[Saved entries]
===
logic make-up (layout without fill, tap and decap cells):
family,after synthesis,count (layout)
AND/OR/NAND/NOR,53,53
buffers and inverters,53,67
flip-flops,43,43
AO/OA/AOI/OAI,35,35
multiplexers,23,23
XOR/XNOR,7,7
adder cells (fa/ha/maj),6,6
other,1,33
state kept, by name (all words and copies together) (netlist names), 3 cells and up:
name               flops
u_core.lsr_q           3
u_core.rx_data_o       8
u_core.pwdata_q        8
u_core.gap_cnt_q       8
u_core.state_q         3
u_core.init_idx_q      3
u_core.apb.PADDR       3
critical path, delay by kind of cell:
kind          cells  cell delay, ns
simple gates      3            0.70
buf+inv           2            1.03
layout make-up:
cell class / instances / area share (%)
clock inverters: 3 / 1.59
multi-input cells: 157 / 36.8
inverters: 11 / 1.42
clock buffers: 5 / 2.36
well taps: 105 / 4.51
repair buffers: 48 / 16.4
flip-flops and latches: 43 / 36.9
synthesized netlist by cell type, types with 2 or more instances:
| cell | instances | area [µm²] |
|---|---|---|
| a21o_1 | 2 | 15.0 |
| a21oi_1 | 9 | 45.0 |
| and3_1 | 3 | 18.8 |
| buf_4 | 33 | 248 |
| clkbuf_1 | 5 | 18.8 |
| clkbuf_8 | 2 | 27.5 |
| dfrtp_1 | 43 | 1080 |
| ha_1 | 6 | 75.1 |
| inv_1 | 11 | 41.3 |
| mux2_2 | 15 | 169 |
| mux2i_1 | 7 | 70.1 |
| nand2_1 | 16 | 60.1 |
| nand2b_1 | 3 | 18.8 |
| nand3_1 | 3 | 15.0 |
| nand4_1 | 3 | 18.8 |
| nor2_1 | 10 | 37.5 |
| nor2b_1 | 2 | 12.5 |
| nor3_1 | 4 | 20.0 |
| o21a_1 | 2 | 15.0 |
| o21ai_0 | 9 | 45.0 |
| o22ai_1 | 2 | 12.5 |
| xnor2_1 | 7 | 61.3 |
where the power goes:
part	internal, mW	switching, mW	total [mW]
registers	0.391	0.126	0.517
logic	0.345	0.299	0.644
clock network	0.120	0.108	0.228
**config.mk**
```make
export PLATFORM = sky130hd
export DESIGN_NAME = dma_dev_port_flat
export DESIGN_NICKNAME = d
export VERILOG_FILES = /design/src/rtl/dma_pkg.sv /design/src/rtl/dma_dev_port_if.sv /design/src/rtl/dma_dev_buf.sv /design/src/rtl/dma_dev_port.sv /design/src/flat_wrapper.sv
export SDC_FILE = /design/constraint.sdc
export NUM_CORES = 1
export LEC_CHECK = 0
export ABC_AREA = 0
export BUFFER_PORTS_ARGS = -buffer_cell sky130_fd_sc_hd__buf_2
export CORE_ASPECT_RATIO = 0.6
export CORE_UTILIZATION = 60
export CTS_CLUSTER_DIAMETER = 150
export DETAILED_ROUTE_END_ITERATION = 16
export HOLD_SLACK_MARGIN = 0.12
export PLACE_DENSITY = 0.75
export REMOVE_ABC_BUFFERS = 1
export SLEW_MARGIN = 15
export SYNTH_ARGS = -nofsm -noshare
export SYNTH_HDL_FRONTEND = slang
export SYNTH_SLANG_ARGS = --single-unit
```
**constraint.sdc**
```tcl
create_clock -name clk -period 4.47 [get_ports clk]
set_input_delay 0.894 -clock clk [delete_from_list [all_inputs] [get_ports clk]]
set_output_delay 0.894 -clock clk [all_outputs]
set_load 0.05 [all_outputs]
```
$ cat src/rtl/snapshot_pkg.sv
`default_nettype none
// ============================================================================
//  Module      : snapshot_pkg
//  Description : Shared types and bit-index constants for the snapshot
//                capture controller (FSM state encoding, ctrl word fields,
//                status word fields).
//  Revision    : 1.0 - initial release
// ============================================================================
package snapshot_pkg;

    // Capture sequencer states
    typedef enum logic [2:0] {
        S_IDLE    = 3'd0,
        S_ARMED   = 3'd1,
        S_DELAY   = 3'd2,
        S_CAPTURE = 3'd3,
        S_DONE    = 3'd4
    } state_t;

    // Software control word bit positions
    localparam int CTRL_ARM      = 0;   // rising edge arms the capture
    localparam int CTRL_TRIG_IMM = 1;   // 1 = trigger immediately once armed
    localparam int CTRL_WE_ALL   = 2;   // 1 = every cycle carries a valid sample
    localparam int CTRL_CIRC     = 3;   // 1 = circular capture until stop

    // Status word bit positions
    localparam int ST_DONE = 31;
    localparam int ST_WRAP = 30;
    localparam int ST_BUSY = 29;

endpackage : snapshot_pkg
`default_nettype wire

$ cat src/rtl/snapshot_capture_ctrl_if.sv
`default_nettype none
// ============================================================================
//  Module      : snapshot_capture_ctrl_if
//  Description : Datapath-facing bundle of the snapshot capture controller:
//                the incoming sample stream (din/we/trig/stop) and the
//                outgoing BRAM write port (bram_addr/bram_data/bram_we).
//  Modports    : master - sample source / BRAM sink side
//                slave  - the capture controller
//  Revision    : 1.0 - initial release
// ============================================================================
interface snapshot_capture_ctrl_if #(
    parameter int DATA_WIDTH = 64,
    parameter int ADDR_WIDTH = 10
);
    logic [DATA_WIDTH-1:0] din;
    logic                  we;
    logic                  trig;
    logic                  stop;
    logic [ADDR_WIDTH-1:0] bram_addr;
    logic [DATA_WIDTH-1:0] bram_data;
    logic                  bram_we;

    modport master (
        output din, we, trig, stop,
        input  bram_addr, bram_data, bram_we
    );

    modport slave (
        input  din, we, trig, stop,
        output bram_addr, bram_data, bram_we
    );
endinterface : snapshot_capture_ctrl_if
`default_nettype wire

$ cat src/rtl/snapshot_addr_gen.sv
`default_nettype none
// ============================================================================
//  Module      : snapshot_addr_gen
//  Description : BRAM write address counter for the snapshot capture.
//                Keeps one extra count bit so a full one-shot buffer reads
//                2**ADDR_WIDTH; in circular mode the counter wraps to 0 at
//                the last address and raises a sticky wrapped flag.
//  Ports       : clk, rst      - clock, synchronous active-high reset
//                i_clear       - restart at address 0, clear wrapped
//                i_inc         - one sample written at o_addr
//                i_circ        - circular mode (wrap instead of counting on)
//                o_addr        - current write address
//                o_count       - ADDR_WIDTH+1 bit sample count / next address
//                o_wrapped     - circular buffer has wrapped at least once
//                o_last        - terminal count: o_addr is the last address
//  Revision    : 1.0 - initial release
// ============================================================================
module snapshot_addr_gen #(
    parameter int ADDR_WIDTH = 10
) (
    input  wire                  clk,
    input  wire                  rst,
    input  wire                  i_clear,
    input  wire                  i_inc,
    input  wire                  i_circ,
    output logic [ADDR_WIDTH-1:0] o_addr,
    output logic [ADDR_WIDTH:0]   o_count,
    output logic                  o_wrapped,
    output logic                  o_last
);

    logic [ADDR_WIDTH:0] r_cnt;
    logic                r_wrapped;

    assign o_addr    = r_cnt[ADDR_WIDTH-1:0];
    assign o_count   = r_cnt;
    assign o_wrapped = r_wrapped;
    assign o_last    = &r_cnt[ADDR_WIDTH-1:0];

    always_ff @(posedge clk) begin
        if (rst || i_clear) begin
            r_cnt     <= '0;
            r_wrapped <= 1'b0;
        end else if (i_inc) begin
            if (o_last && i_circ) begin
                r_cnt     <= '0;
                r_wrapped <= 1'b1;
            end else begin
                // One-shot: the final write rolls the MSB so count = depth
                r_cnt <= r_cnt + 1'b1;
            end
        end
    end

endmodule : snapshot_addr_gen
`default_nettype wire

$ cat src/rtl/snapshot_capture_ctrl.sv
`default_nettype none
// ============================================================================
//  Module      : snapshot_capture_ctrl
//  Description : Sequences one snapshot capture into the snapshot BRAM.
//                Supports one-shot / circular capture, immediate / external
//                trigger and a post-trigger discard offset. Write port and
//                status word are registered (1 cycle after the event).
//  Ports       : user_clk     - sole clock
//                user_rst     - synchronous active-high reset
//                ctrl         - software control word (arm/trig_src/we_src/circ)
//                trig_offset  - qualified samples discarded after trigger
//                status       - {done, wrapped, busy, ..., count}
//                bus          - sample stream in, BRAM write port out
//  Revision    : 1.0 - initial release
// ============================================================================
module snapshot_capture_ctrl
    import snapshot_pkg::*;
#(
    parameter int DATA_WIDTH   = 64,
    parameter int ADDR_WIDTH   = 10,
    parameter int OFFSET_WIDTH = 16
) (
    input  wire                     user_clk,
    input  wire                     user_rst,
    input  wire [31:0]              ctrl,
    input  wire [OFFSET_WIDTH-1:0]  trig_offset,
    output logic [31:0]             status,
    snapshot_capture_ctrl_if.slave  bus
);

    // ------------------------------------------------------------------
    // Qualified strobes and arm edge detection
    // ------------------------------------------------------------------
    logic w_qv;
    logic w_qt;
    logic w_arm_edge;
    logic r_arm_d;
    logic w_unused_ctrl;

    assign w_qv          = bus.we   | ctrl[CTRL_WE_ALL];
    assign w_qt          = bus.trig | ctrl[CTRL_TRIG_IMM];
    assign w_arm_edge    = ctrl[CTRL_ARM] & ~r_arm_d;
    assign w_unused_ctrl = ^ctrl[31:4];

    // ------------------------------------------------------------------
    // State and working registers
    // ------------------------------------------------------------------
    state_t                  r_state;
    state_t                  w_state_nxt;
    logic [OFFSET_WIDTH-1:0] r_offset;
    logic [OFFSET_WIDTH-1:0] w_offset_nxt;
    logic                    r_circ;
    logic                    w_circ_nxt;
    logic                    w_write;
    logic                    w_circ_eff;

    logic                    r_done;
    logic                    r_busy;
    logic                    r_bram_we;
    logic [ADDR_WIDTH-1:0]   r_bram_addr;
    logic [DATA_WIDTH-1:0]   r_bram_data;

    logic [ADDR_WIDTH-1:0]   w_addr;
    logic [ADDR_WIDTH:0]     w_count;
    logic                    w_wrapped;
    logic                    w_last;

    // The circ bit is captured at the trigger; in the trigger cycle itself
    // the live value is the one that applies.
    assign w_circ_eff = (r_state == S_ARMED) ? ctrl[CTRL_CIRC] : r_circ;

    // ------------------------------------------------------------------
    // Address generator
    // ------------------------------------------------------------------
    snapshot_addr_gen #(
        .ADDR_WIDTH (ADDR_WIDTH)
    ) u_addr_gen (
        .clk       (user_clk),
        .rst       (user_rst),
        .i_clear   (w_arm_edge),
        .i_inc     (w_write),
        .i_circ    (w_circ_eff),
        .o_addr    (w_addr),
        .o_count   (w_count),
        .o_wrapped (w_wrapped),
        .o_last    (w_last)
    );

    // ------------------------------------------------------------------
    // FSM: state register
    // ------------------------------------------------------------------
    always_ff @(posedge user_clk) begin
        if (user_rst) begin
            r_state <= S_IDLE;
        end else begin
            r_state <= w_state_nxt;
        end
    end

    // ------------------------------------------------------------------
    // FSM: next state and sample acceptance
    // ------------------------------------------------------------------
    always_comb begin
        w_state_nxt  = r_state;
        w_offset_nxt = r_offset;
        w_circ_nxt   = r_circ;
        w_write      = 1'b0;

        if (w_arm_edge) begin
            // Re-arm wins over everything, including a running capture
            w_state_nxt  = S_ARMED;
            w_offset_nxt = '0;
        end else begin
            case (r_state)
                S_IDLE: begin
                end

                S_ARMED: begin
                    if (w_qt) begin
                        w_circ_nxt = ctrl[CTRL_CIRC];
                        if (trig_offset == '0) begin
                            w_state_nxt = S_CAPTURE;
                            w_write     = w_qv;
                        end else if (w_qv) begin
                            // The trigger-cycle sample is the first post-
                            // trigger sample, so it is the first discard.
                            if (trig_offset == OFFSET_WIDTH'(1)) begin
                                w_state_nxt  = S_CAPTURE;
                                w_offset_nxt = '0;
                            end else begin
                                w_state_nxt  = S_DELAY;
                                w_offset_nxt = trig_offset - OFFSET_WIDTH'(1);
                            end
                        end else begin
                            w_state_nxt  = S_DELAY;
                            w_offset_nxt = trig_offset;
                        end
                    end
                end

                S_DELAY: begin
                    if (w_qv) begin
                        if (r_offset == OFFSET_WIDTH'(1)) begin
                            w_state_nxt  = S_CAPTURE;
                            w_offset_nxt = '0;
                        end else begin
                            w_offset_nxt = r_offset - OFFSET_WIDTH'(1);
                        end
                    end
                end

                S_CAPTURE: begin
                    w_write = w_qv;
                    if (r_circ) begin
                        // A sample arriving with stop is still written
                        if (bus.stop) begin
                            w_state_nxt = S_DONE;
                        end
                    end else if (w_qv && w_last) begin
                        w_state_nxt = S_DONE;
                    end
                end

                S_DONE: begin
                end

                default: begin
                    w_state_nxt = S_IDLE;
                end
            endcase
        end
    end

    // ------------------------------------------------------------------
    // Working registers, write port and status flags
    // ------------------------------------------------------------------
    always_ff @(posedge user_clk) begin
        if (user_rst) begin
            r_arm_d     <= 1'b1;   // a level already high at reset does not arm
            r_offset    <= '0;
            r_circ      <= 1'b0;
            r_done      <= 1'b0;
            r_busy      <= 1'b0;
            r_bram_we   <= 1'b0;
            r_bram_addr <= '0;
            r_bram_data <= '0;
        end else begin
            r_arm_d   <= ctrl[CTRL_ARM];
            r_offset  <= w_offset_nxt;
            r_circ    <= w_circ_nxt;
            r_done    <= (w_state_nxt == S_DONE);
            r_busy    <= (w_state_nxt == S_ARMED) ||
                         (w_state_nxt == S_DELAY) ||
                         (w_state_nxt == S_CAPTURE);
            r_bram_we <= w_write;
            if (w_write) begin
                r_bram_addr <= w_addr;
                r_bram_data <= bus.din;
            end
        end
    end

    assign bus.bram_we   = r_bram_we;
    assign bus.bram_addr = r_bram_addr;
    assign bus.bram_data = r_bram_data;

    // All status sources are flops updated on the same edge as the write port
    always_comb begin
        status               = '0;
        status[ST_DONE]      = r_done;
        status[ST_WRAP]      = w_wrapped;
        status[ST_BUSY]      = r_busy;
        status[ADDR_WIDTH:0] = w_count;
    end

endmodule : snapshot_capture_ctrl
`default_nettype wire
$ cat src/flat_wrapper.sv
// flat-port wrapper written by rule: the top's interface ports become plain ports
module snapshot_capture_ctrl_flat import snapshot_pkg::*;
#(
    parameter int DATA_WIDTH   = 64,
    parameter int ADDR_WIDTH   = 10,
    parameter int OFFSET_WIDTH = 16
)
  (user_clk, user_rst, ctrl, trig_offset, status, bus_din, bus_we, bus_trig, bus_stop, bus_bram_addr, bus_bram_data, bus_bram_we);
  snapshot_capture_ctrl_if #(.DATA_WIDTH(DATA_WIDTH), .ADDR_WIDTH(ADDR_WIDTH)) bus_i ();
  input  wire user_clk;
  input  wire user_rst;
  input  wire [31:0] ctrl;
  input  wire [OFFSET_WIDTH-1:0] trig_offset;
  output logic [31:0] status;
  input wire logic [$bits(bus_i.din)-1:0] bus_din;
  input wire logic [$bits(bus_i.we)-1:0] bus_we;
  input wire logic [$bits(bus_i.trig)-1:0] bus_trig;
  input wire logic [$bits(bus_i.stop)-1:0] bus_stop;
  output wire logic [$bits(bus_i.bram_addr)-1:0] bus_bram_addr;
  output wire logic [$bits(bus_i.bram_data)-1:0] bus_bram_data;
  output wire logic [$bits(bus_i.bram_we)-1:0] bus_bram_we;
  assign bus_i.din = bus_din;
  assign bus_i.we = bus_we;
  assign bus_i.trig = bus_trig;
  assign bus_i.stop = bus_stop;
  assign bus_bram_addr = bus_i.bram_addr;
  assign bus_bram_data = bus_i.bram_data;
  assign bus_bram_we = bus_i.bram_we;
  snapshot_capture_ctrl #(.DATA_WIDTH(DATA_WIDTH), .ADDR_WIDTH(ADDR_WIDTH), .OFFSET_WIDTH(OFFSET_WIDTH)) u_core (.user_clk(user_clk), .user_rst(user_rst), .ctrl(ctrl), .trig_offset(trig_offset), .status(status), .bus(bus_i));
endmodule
===
In the entries above, identify each line that includes the string "kind", then copy it.

critical path, delay by kind of cell:
kind          cells  cell delay, ns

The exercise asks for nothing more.